| Work to complete |
Begin with the first line of the entries below. Copy each line exactly, stopping after the one that contains "localparam logic [XLEN-1:0] MASK_MIE".

━━━━

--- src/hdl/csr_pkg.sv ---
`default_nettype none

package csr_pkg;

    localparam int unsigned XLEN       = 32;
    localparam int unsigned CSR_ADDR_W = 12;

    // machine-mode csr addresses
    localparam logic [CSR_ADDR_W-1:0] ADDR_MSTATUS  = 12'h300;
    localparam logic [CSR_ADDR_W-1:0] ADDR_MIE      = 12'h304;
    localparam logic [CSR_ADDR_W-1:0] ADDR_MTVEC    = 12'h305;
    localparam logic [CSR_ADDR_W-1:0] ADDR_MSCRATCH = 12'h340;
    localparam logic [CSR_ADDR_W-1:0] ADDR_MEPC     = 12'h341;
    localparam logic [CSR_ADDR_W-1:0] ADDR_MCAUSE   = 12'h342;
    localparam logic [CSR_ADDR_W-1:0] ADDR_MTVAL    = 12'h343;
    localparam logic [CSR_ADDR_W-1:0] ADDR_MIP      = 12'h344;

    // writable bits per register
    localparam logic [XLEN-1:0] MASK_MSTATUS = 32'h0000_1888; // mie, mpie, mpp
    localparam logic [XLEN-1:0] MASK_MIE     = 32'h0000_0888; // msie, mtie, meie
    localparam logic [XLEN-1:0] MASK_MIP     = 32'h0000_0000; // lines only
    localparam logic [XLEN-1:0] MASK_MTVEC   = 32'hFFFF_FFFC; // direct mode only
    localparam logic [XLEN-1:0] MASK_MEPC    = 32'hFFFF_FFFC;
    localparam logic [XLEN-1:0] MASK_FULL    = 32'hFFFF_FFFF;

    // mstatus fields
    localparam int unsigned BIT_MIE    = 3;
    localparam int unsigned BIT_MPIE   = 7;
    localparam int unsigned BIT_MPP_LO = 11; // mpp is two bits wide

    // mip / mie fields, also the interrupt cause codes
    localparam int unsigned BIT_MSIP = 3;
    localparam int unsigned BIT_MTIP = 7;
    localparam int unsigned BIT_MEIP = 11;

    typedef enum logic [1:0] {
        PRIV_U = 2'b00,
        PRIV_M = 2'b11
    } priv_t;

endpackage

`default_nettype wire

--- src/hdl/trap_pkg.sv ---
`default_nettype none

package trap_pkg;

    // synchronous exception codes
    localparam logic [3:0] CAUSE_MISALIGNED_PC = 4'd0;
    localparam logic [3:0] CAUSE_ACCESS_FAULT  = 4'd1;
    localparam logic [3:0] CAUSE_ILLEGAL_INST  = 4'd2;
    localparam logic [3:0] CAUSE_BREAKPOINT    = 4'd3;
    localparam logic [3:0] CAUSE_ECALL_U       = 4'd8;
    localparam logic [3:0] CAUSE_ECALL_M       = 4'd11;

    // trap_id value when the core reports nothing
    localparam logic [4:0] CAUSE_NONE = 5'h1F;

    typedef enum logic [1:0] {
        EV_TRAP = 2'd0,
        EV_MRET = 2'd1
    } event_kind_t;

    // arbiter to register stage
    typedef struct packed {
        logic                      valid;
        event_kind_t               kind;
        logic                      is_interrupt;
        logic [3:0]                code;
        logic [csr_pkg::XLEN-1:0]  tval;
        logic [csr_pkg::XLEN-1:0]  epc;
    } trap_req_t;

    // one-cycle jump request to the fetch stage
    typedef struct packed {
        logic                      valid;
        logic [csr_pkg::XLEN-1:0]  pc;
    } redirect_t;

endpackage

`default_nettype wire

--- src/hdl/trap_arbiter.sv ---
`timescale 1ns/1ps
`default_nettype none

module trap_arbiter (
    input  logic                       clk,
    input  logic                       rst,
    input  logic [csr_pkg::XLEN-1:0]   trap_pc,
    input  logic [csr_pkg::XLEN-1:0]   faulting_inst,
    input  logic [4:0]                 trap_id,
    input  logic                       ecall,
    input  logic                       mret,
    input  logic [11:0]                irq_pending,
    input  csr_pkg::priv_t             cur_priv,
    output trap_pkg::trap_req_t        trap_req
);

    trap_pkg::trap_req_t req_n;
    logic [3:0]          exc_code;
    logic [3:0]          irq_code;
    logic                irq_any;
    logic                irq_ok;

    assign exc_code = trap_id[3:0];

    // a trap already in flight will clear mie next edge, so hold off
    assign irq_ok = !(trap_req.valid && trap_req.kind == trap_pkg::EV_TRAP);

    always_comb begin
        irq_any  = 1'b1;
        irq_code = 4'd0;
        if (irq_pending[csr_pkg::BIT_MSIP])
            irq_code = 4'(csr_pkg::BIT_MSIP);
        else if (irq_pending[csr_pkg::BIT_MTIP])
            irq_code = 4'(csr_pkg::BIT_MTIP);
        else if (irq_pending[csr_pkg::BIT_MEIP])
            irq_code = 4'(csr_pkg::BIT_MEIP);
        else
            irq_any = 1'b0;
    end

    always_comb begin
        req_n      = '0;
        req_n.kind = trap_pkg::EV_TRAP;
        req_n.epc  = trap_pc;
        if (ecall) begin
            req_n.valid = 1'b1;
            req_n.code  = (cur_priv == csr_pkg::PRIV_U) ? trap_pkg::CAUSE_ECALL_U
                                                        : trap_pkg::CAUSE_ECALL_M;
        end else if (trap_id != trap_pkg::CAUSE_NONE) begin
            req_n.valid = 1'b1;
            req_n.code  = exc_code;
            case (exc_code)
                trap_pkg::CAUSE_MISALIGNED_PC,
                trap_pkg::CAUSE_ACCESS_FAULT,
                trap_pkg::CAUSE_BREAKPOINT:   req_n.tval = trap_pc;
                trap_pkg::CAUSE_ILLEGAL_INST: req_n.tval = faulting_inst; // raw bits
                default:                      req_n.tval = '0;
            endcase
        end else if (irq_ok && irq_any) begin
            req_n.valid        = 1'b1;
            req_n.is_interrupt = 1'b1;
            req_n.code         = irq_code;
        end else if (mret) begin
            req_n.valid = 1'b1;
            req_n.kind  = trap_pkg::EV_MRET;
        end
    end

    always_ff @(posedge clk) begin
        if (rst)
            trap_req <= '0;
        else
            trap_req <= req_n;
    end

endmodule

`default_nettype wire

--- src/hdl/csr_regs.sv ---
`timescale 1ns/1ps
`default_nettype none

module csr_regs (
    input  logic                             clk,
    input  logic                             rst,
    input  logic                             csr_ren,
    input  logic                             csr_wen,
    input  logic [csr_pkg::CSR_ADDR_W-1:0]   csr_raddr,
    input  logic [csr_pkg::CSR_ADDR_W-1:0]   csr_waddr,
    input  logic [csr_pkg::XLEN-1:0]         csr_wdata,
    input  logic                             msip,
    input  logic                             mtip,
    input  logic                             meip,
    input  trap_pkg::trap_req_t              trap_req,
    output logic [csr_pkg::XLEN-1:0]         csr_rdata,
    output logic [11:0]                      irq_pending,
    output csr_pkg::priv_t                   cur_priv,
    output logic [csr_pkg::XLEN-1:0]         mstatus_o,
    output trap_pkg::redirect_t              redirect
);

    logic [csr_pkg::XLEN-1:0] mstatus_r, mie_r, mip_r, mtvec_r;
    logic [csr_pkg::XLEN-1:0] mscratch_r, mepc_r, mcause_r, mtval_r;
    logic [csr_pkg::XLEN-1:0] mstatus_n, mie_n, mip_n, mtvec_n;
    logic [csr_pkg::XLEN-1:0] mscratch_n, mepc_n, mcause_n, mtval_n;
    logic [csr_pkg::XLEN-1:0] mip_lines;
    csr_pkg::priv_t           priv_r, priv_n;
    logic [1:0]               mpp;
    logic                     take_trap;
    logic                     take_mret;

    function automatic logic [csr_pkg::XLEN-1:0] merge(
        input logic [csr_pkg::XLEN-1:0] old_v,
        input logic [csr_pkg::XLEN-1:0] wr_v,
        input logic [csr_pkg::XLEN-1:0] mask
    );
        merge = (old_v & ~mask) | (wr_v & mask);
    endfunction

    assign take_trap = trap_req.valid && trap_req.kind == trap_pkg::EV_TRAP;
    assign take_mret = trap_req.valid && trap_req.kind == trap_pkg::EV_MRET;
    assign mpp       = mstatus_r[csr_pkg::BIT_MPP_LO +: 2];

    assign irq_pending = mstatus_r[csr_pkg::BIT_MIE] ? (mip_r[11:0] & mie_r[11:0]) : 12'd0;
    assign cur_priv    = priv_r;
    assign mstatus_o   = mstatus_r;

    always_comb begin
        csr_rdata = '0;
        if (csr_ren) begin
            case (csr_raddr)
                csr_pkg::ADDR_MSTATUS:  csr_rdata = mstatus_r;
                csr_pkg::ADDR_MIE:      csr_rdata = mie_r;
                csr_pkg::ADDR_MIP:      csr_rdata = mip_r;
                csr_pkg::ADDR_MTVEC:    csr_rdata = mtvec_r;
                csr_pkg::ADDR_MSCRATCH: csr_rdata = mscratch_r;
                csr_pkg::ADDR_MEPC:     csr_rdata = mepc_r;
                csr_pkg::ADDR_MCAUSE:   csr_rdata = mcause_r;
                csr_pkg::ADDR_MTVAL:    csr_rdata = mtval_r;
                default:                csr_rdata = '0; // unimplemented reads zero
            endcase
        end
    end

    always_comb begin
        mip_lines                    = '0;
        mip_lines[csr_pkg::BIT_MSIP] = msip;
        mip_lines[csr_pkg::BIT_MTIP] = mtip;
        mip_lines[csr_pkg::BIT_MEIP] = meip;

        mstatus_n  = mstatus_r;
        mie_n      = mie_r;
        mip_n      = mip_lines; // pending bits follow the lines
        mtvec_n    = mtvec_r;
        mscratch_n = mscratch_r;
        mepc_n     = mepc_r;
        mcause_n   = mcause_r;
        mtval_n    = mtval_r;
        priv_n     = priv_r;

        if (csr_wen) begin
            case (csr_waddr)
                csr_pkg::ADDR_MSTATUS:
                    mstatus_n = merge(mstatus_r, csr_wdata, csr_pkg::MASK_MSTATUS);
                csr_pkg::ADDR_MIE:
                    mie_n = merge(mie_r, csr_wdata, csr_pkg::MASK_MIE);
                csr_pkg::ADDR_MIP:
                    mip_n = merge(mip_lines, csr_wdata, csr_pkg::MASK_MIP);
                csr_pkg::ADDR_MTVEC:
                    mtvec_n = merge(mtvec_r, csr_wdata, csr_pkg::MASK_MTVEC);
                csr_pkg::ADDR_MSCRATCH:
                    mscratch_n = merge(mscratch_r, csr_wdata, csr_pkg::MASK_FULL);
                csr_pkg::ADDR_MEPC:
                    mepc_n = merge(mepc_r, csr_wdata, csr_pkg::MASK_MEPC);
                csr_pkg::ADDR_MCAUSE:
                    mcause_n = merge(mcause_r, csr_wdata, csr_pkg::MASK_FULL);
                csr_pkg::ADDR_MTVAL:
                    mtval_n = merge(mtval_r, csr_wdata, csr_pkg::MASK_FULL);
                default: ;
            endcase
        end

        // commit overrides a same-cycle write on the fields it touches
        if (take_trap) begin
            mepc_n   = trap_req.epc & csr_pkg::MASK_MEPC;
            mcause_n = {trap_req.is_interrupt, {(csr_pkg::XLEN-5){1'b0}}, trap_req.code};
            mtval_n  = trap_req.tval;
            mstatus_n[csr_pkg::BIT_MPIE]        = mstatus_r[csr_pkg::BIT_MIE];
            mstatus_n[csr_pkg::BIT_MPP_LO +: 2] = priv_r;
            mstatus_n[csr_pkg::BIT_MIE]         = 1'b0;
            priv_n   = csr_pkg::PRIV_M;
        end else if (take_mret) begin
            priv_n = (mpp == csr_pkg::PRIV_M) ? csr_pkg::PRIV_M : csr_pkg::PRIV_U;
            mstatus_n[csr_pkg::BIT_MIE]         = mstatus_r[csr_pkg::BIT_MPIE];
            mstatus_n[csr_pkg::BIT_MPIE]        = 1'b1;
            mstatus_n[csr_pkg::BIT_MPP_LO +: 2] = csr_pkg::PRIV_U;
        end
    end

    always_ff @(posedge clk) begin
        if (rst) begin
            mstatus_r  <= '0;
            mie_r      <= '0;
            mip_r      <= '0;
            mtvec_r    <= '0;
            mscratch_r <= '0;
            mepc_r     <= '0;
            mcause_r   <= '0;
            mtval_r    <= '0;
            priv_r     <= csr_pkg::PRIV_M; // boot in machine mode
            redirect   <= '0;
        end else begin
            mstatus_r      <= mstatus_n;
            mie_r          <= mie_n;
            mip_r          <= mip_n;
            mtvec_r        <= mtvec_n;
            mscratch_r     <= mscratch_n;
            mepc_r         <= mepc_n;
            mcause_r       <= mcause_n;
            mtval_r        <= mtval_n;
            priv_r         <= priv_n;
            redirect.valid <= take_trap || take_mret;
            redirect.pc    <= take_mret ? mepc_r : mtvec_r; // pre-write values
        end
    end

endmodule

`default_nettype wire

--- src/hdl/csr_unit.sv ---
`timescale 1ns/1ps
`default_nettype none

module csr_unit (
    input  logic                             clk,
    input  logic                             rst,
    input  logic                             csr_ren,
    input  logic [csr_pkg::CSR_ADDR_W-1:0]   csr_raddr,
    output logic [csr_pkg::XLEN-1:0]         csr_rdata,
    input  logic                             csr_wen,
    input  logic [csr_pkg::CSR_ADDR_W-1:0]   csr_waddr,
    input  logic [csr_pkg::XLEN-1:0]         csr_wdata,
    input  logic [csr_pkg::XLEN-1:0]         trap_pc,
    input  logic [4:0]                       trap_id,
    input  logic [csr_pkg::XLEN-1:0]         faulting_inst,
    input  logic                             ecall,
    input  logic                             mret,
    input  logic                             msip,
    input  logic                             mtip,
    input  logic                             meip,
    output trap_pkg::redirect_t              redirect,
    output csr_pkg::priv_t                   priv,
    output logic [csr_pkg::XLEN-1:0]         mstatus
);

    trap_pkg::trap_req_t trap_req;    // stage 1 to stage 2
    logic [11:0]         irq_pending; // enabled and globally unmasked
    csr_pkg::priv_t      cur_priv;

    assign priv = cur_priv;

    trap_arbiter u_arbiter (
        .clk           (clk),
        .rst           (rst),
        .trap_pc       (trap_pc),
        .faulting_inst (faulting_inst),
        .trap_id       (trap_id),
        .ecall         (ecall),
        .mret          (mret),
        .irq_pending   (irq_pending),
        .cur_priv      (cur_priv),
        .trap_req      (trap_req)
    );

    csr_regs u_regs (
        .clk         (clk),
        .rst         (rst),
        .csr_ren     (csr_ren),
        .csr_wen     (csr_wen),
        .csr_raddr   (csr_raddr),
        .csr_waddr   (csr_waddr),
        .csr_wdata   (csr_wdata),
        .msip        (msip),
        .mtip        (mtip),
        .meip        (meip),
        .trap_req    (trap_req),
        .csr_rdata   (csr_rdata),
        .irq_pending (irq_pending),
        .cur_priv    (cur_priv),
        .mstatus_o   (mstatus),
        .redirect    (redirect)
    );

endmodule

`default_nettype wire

━━━━

| Problem solution |
--- src/hdl/csr_pkg.sv ---
`default_nettype none

package csr_pkg;

    localparam int unsigned XLEN       = 32;
    localparam int unsigned CSR_ADDR_W = 12;

    // machine-mode csr addresses
    localparam logic [CSR_ADDR_W-1:0] ADDR_MSTATUS  = 12'h300;
    localparam logic [CSR_ADDR_W-1:0] ADDR_MIE      = 12'h304;
    localparam logic [CSR_ADDR_W-1:0] ADDR_MTVEC    = 12'h305;
    localparam logic [CSR_ADDR_W-1:0] ADDR_MSCRATCH = 12'h340;
    localparam logic [CSR_ADDR_W-1:0] ADDR_MEPC     = 12'h341;
    localparam logic [CSR_ADDR_W-1:0] ADDR_MCAUSE   = 12'h342;
    localparam logic [CSR_ADDR_W-1:0] ADDR_MTVAL    = 12'h343;
    localparam logic [CSR_ADDR_W-1:0] ADDR_MIP      = 12'h344;

    // writable bits per register
    localparam logic [XLEN-1:0] MASK_MSTATUS = 32'h0000_1888; // mie, mpie, mpp
    localparam logic [XLEN-1:0] MASK_MIE     = 32'h0000_0888; // msie, mtie, meie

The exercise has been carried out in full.